DATA PROVIDED:
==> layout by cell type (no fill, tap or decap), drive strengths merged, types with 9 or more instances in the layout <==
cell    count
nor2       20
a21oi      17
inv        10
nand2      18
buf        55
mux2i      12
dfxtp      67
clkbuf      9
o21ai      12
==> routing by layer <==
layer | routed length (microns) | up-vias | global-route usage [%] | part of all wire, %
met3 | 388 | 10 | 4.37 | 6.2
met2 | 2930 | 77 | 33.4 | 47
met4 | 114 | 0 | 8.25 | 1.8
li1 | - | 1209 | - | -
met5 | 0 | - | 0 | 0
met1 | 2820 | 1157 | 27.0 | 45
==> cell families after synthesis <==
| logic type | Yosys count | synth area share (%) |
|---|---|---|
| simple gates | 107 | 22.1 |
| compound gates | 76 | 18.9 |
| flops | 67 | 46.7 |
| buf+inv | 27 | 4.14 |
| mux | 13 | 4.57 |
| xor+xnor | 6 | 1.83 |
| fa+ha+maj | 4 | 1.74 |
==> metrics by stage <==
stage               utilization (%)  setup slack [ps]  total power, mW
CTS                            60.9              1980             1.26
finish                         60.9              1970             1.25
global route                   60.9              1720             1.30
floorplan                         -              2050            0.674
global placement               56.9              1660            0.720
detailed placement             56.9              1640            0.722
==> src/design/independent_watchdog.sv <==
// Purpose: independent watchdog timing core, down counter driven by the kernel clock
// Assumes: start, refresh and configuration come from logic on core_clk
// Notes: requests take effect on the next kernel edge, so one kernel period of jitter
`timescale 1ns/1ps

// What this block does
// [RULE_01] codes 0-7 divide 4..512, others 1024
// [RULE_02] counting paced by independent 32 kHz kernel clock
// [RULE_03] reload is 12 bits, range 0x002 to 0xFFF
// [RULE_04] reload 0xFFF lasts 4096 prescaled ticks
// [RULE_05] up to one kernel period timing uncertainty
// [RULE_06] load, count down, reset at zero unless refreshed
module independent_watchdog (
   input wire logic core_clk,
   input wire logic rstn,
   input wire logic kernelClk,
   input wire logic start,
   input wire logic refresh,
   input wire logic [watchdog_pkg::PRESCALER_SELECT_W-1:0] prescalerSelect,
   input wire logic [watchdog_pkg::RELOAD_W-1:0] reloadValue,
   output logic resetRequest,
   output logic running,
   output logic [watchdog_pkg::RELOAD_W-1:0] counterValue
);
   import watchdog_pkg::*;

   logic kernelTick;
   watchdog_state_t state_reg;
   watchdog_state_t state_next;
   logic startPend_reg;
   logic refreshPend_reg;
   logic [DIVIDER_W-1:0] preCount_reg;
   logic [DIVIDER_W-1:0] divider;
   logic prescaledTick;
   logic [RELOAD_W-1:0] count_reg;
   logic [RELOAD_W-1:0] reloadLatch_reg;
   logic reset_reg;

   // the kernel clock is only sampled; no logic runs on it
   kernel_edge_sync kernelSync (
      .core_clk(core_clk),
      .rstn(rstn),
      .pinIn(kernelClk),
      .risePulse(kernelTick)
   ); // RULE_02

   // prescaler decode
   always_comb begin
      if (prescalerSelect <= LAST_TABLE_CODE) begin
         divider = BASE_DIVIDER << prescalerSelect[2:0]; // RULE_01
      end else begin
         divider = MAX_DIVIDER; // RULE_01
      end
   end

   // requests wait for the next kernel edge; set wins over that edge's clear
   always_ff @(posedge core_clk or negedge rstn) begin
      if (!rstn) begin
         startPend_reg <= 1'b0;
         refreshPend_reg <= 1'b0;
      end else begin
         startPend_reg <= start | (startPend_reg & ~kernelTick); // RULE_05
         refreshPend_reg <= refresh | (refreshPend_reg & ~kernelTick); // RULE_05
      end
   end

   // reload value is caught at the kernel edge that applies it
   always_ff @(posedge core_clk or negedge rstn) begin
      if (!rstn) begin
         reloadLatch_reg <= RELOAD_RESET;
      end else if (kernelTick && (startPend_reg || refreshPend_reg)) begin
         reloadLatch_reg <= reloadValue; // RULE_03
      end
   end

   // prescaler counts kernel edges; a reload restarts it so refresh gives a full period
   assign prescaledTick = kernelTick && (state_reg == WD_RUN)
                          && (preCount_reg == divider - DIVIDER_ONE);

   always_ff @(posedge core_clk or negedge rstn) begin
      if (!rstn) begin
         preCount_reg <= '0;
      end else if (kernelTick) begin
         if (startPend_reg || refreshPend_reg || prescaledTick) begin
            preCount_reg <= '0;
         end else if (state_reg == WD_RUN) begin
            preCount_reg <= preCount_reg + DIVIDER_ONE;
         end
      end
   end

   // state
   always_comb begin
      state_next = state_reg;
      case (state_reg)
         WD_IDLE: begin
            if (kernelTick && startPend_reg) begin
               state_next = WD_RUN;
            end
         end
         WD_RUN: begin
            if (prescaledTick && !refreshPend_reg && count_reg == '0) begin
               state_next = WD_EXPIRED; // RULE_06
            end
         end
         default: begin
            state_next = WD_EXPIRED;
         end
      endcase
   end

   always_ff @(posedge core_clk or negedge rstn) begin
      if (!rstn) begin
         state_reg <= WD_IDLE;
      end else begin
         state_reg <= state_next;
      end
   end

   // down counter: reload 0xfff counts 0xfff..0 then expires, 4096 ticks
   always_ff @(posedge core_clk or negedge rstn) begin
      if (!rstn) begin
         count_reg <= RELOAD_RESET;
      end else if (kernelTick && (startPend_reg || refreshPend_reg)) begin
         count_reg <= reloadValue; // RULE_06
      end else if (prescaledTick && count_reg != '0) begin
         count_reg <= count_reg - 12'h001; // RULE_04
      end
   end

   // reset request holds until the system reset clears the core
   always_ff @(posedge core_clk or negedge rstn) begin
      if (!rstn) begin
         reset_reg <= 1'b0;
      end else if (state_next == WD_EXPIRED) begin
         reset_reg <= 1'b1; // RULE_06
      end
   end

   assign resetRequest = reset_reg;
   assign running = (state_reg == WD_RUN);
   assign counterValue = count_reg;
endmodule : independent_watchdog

WHAT THIS TASK INVOLVES: Exactly as written, copy out all the entries above.

EXERCISE RESPONSE:
==> layout by cell type (no fill, tap or decap), drive strengths merged, types with 9 or more instances in the layout <==
cell    count
nor2       20
a21oi      17
inv        10
nand2      18
buf        55
mux2i      12
dfxtp      67
clkbuf      9
o21ai      12
==> routing by layer <==
layer | routed length (microns) | up-vias | global-route usage [%] | part of all wire, %
met3 | 388 | 10 | 4.37 | 6.2
met2 | 2930 | 77 | 33.4 | 47
met4 | 114 | 0 | 8.25 | 1.8
li1 | - | 1209 | - | -
met5 | 0 | - | 0 | 0
met1 | 2820 | 1157 | 27.0 | 45
==> cell families after synthesis <==
| logic type | Yosys count | synth area share (%) |
|---|---|---|
| simple gates | 107 | 22.1 |
| compound gates | 76 | 18.9 |
| flops | 67 | 46.7 |
| buf+inv | 27 | 4.14 |
| mux | 13 | 4.57 |
| xor+xnor | 6 | 1.83 |
| fa+ha+maj | 4 | 1.74 |
==> metrics by stage <==
stage               utilization (%)  setup slack [ps]  total power, mW
CTS                            60.9              1980             1.26
finish                         60.9              1970             1.25
global route                   60.9              1720             1.30
floorplan                         -              2050            0.674
global placement               56.9              1660            0.720
detailed placement             56.9              1640            0.722
==> src/design/independent_watchdog.sv <==
// Purpose: independent watchdog timing core, down counter driven by the kernel clock
// Assumes: start, refresh and configuration come from logic on core_clk
// Notes: requests take effect on the next kernel edge, so one kernel period of jitter
`timescale 1ns/1ps

// What this block does
// [RULE_01] codes 0-7 divide 4..512, others 1024
// [RULE_02] counting paced by independent 32 kHz kernel clock
// [RULE_03] reload is 12 bits, range 0x002 to 0xFFF
// [RULE_04] reload 0xFFF lasts 4096 prescaled ticks
// [RULE_05] up to one kernel period timing uncertainty
// [RULE_06] load, count down, reset at zero unless refreshed
module independent_watchdog (
   input wire logic core_clk,
   input wire logic rstn,
   input wire logic kernelClk,
   input wire logic start,
   input wire logic refresh,
   input wire logic [watchdog_pkg::PRESCALER_SELECT_W-1:0] prescalerSelect,
   input wire logic [watchdog_pkg::RELOAD_W-1:0] reloadValue,
   output logic resetRequest,
   output logic running,
   output logic [watchdog_pkg::RELOAD_W-1:0] counterValue
);
   import watchdog_pkg::*;

   logic kernelTick;
   watchdog_state_t state_reg;
   watchdog_state_t state_next;
   logic startPend_reg;
   logic refreshPend_reg;
   logic [DIVIDER_W-1:0] preCount_reg;
   logic [DIVIDER_W-1:0] divider;
   logic prescaledTick;
   logic [RELOAD_W-1:0] count_reg;
   logic [RELOAD_W-1:0] reloadLatch_reg;
   logic reset_reg;

   // the kernel clock is only sampled; no logic runs on it
   kernel_edge_sync kernelSync (
      .core_clk(core_clk),
      .rstn(rstn),
      .pinIn(kernelClk),
      .risePulse(kernelTick)
   ); // RULE_02

   // prescaler decode
   always_comb begin
      if (prescalerSelect <= LAST_TABLE_CODE) begin
         divider = BASE_DIVIDER << prescalerSelect[2:0]; // RULE_01
      end else begin
         divider = MAX_DIVIDER; // RULE_01
      end
   end

   // requests wait for the next kernel edge; set wins over that edge's clear
   always_ff @(posedge core_clk or negedge rstn) begin
      if (!rstn) begin
         startPend_reg <= 1'b0;
         refreshPend_reg <= 1'b0;
      end else begin
         startPend_reg <= start | (startPend_reg & ~kernelTick); // RULE_05
         refreshPend_reg <= refresh | (refreshPend_reg & ~kernelTick); // RULE_05
      end
   end

   // reload value is caught at the kernel edge that applies it
   always_ff @(posedge core_clk or negedge rstn) begin
      if (!rstn) begin
         reloadLatch_reg <= RELOAD_RESET;
      end else if (kernelTick && (startPend_reg || refreshPend_reg)) begin
         reloadLatch_reg <= reloadValue; // RULE_03
      end
   end

   // prescaler counts kernel edges; a reload restarts it so refresh gives a full period
   assign prescaledTick = kernelTick && (state_reg == WD_RUN)
                          && (preCount_reg == divider - DIVIDER_ONE);

   always_ff @(posedge core_clk or negedge rstn) begin
      if (!rstn) begin
         preCount_reg <= '0;
      end else if (kernelTick) begin
         if (startPend_reg || refreshPend_reg || prescaledTick) begin
            preCount_reg <= '0;
         end else if (state_reg == WD_RUN) begin
            preCount_reg <= preCount_reg + DIVIDER_ONE;
         end
      end
   end

   // state
   always_comb begin
      state_next = state_reg;
      case (state_reg)
         WD_IDLE: begin
            if (kernelTick && startPend_reg) begin
               state_next = WD_RUN;
            end
         end
         WD_RUN: begin
            if (prescaledTick && !refreshPend_reg && count_reg == '0) begin
               state_next = WD_EXPIRED; // RULE_06
            end
         end
         default: begin
            state_next = WD_EXPIRED;
         end
      endcase
   end

   always_ff @(posedge core_clk or negedge rstn) begin
      if (!rstn) begin
         state_reg <= WD_IDLE;
      end else begin
         state_reg <= state_next;
      end
   end

   // down counter: reload 0xfff counts 0xfff..0 then expires, 4096 ticks
   always_ff @(posedge core_clk or negedge rstn) begin
      if (!rstn) begin
         count_reg <= RELOAD_RESET;
      end else if (kernelTick && (startPend_reg || refreshPend_reg)) begin
         count_reg <= reloadValue; // RULE_06
      end else if (prescaledTick && count_reg != '0) begin
         count_reg <= count_reg - 12'h001; // RULE_04
      end
   end

   // reset request holds until the system reset clears the core
   always_ff @(posedge core_clk or negedge rstn) begin
      if (!rstn) begin
         reset_reg <= 1'b0;
      end else if (state_next == WD_EXPIRED) begin
         reset_reg <= 1'b1; // RULE_06
      end
   end

   assign resetRequest = reset_reg;
   assign running = (state_reg == WD_RUN);
   assign counterValue = count_reg;
endmodule : independent_watchdog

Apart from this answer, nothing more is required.